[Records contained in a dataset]
- - - -
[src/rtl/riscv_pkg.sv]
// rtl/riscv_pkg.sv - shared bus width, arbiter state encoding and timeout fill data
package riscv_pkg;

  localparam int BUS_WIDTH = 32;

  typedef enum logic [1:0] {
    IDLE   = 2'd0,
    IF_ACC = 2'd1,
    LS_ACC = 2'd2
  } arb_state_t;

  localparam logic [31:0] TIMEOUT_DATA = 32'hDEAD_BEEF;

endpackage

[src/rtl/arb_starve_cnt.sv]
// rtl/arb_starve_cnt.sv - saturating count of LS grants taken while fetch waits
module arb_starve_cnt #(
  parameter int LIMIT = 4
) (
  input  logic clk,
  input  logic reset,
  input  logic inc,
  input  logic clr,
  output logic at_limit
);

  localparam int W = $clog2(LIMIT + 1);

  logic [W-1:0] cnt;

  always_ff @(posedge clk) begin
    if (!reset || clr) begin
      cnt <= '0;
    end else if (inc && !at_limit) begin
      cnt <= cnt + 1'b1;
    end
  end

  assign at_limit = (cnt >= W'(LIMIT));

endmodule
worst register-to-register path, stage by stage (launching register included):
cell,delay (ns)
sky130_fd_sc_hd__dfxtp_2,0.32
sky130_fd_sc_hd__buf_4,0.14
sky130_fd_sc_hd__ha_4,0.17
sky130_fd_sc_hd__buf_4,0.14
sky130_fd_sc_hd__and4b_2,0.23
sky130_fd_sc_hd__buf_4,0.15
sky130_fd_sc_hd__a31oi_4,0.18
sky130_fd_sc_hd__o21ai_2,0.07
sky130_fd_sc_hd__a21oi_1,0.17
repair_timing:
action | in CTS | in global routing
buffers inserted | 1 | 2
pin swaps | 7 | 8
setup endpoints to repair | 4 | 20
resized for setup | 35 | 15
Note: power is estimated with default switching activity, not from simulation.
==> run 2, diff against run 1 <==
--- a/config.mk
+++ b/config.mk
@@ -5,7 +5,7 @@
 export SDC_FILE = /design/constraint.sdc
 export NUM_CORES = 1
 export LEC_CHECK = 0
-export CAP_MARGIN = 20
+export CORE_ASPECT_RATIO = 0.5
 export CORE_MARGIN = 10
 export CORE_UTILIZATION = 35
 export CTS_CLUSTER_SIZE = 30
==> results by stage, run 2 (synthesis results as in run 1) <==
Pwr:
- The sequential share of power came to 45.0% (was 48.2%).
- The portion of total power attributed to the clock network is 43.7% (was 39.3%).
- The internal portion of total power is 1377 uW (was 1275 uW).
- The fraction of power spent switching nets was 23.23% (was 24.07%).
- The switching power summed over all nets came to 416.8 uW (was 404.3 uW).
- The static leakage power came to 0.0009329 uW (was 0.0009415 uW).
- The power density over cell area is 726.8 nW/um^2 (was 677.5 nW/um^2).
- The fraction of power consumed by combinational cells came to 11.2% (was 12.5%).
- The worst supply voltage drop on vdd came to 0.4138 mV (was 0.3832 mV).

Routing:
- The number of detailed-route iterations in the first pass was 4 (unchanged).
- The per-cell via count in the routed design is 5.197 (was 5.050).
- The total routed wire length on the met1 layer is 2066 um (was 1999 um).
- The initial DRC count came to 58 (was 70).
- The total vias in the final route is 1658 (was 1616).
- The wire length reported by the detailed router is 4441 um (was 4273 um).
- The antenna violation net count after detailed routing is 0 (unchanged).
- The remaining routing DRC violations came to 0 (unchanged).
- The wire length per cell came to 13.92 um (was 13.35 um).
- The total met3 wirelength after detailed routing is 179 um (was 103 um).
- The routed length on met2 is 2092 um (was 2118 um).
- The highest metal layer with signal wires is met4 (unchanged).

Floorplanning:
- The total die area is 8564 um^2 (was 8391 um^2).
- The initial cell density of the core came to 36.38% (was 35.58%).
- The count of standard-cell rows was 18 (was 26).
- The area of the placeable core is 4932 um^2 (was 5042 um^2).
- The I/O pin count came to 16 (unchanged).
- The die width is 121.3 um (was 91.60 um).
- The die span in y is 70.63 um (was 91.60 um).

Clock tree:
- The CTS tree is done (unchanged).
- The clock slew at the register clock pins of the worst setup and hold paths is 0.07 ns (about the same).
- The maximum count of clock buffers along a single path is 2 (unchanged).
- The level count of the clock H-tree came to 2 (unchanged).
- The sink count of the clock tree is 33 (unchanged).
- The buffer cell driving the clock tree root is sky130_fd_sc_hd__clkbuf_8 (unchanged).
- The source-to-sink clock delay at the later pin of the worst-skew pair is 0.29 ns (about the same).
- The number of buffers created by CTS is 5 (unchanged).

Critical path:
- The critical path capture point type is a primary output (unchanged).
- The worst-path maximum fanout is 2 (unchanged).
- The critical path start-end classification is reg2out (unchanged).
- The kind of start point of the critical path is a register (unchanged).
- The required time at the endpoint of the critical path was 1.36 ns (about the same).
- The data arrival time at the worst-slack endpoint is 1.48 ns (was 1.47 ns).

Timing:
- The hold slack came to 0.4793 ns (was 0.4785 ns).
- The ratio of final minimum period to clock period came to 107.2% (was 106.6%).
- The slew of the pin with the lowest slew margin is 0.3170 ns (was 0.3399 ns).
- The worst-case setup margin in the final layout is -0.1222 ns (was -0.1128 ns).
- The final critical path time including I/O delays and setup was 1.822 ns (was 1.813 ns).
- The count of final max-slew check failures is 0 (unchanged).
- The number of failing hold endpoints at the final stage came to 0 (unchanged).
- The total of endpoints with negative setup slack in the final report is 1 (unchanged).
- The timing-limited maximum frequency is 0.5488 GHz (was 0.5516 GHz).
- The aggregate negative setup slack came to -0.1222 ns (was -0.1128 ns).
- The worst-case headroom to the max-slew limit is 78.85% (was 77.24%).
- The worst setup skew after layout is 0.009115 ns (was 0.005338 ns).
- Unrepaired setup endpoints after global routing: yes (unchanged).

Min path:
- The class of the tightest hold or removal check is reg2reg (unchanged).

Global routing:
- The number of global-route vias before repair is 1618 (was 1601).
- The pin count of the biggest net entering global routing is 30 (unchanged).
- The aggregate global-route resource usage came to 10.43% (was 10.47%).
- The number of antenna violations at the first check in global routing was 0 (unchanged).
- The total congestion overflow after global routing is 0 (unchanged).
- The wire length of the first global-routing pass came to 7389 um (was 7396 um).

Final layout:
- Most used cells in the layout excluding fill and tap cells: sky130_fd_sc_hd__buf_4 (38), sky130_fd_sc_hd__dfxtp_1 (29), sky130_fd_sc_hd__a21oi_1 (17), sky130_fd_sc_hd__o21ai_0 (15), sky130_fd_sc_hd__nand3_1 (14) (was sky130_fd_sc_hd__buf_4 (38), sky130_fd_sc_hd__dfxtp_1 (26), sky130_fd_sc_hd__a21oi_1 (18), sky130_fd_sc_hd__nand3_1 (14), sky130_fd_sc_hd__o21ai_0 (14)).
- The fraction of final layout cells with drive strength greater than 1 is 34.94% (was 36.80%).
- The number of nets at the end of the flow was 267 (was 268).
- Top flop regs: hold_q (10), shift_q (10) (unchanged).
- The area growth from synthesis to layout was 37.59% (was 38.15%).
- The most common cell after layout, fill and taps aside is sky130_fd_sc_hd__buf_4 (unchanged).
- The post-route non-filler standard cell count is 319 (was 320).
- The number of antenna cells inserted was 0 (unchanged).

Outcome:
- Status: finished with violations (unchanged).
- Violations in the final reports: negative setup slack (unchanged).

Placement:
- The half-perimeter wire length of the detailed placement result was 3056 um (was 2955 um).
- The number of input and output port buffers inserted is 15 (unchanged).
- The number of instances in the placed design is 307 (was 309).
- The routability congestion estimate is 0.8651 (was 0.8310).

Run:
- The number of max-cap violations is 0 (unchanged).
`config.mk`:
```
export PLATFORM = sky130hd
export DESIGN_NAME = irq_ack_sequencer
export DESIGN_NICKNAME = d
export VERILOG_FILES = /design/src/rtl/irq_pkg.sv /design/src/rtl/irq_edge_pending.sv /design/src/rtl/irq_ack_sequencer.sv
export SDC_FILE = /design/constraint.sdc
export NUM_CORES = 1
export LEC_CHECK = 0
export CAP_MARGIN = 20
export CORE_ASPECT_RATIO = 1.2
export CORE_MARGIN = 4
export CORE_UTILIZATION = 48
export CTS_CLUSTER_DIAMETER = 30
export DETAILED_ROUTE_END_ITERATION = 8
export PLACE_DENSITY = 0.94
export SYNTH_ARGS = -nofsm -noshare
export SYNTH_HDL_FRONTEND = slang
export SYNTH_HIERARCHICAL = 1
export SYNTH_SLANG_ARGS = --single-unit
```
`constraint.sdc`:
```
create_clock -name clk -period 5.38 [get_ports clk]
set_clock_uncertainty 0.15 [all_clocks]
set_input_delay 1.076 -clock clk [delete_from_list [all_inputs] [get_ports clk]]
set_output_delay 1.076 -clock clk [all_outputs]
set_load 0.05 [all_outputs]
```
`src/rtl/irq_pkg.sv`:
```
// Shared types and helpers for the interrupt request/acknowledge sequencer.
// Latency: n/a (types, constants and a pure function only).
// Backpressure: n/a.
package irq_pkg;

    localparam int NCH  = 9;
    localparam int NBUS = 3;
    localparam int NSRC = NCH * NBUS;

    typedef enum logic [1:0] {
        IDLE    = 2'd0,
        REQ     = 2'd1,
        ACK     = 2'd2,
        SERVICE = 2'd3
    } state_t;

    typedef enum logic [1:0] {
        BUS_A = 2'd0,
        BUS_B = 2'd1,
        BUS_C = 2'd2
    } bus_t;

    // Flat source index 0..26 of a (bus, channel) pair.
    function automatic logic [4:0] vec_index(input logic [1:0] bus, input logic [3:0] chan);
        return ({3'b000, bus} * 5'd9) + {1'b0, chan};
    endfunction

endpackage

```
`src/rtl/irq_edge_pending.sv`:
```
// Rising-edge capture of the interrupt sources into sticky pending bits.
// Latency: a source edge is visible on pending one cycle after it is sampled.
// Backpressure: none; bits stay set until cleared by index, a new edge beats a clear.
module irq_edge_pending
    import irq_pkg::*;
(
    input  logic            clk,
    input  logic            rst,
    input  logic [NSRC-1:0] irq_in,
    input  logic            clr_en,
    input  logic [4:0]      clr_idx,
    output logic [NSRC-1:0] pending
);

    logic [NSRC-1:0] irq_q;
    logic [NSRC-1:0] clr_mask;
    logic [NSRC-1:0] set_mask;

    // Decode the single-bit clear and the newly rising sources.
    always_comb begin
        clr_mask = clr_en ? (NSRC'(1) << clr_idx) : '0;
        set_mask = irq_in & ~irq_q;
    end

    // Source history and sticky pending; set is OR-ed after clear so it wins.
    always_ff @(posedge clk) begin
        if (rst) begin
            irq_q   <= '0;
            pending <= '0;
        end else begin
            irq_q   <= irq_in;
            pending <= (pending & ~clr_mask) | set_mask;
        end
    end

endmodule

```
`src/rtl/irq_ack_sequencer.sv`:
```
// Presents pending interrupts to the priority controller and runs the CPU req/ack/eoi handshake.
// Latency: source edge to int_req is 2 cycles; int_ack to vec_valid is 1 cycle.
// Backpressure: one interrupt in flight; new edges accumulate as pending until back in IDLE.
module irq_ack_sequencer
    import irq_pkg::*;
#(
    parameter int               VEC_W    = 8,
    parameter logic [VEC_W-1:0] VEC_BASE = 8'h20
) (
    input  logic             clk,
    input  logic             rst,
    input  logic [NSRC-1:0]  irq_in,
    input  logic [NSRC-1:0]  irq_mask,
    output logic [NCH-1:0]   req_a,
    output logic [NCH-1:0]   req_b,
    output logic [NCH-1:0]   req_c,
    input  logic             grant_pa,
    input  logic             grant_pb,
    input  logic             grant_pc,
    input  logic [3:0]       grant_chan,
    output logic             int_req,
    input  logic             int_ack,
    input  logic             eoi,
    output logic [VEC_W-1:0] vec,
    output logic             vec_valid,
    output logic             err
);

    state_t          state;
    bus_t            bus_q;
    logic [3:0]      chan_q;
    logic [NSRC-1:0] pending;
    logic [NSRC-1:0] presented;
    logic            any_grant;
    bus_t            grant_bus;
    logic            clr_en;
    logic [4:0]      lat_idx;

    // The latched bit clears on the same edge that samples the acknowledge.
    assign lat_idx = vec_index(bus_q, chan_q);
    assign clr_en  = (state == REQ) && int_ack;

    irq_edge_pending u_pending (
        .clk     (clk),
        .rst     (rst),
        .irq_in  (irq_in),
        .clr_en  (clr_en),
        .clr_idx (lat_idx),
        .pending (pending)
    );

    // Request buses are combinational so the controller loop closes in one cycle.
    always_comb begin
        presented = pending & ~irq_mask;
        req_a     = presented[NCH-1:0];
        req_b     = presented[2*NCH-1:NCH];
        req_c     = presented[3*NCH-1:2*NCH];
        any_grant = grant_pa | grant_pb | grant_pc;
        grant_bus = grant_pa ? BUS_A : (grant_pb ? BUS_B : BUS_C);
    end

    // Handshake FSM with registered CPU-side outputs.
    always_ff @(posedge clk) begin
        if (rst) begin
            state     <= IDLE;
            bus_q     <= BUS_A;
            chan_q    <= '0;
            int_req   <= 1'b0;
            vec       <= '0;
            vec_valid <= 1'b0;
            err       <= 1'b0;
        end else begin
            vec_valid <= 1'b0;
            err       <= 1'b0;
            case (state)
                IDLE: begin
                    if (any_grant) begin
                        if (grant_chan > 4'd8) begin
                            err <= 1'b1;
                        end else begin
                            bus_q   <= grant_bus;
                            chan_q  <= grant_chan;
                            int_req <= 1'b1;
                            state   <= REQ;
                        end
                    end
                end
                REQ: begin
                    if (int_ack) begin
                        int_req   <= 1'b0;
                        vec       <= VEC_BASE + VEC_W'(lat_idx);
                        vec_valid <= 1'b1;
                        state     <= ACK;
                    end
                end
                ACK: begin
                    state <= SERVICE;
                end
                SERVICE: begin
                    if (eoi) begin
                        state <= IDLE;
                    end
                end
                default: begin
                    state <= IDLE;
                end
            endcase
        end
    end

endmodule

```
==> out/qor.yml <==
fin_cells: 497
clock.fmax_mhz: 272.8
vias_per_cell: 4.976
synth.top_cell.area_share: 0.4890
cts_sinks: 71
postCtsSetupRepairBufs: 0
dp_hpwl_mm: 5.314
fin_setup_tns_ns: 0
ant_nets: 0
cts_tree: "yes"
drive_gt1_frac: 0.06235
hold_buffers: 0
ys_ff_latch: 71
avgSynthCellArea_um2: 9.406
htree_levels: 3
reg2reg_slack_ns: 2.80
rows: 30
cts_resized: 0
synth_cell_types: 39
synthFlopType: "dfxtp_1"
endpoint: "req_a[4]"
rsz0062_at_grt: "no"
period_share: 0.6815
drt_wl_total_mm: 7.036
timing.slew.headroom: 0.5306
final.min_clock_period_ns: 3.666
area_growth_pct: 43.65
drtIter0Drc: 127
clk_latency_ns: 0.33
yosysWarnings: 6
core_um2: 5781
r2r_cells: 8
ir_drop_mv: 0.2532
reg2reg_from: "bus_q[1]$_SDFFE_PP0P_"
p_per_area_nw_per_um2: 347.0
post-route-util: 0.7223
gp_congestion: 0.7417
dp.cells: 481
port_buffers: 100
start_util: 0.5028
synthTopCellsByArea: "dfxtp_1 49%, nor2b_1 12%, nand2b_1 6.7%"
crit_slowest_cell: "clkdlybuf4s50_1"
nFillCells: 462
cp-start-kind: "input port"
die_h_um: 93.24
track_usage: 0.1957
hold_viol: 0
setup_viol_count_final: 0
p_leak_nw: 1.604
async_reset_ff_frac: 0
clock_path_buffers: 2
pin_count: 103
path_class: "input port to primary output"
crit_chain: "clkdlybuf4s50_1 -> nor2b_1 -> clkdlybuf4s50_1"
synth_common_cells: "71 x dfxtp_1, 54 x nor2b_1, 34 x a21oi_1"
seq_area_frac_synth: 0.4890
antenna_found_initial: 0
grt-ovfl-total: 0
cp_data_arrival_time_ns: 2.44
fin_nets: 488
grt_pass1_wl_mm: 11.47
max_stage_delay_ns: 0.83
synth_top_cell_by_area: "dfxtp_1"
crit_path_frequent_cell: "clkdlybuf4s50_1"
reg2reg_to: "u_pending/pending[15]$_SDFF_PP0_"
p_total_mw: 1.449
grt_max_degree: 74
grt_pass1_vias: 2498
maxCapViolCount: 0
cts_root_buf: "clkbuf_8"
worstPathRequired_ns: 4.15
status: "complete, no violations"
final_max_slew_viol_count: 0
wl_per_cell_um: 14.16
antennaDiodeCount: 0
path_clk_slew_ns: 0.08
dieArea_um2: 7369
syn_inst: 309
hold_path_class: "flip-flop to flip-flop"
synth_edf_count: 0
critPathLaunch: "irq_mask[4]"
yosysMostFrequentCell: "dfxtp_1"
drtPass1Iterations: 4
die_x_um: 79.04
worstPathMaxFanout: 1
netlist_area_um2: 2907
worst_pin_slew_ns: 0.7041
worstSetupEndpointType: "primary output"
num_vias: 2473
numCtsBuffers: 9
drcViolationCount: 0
- - - -
• Task requirements
Copy out, exactly and alone, the lines of the entries above between the ones holding "worst register-to-register path, stage" and "- The switching", inclusive.

• Exercise output
worst register-to-register path, stage by stage (launching register included):
cell,delay (ns)
sky130_fd_sc_hd__dfxtp_2,0.32
sky130_fd_sc_hd__buf_4,0.14
sky130_fd_sc_hd__ha_4,0.17
sky130_fd_sc_hd__buf_4,0.14
sky130_fd_sc_hd__and4b_2,0.23
sky130_fd_sc_hd__buf_4,0.15
sky130_fd_sc_hd__a31oi_4,0.18
sky130_fd_sc_hd__o21ai_2,0.07
sky130_fd_sc_hd__a21oi_1,0.17
repair_timing:
action | in CTS | in global routing
buffers inserted | 1 | 2
pin swaps | 7 | 8
setup endpoints to repair | 4 | 20
resized for setup | 35 | 15
Note: power is estimated with default switching activity, not from simulation.
==> run 2, diff against run 1 <==
--- a/config.mk
+++ b/config.mk
@@ -5,7 +5,7 @@
 export SDC_FILE = /design/constraint.sdc
 export NUM_CORES = 1
 export LEC_CHECK = 0
-export CAP_MARGIN = 20
+export CORE_ASPECT_RATIO = 0.5
 export CORE_MARGIN = 10
 export CORE_UTILIZATION = 35
 export CTS_CLUSTER_SIZE = 30
==> results by stage, run 2 (synthesis results as in run 1) <==
Pwr:
- The sequential share of power came to 45.0% (was 48.2%).
- The portion of total power attributed to the clock network is 43.7% (was 39.3%).
- The internal portion of total power is 1377 uW (was 1275 uW).
- The fraction of power spent switching nets was 23.23% (was 24.07%).
- The switching power summed over all nets came to 416.8 uW (was 404.3 uW).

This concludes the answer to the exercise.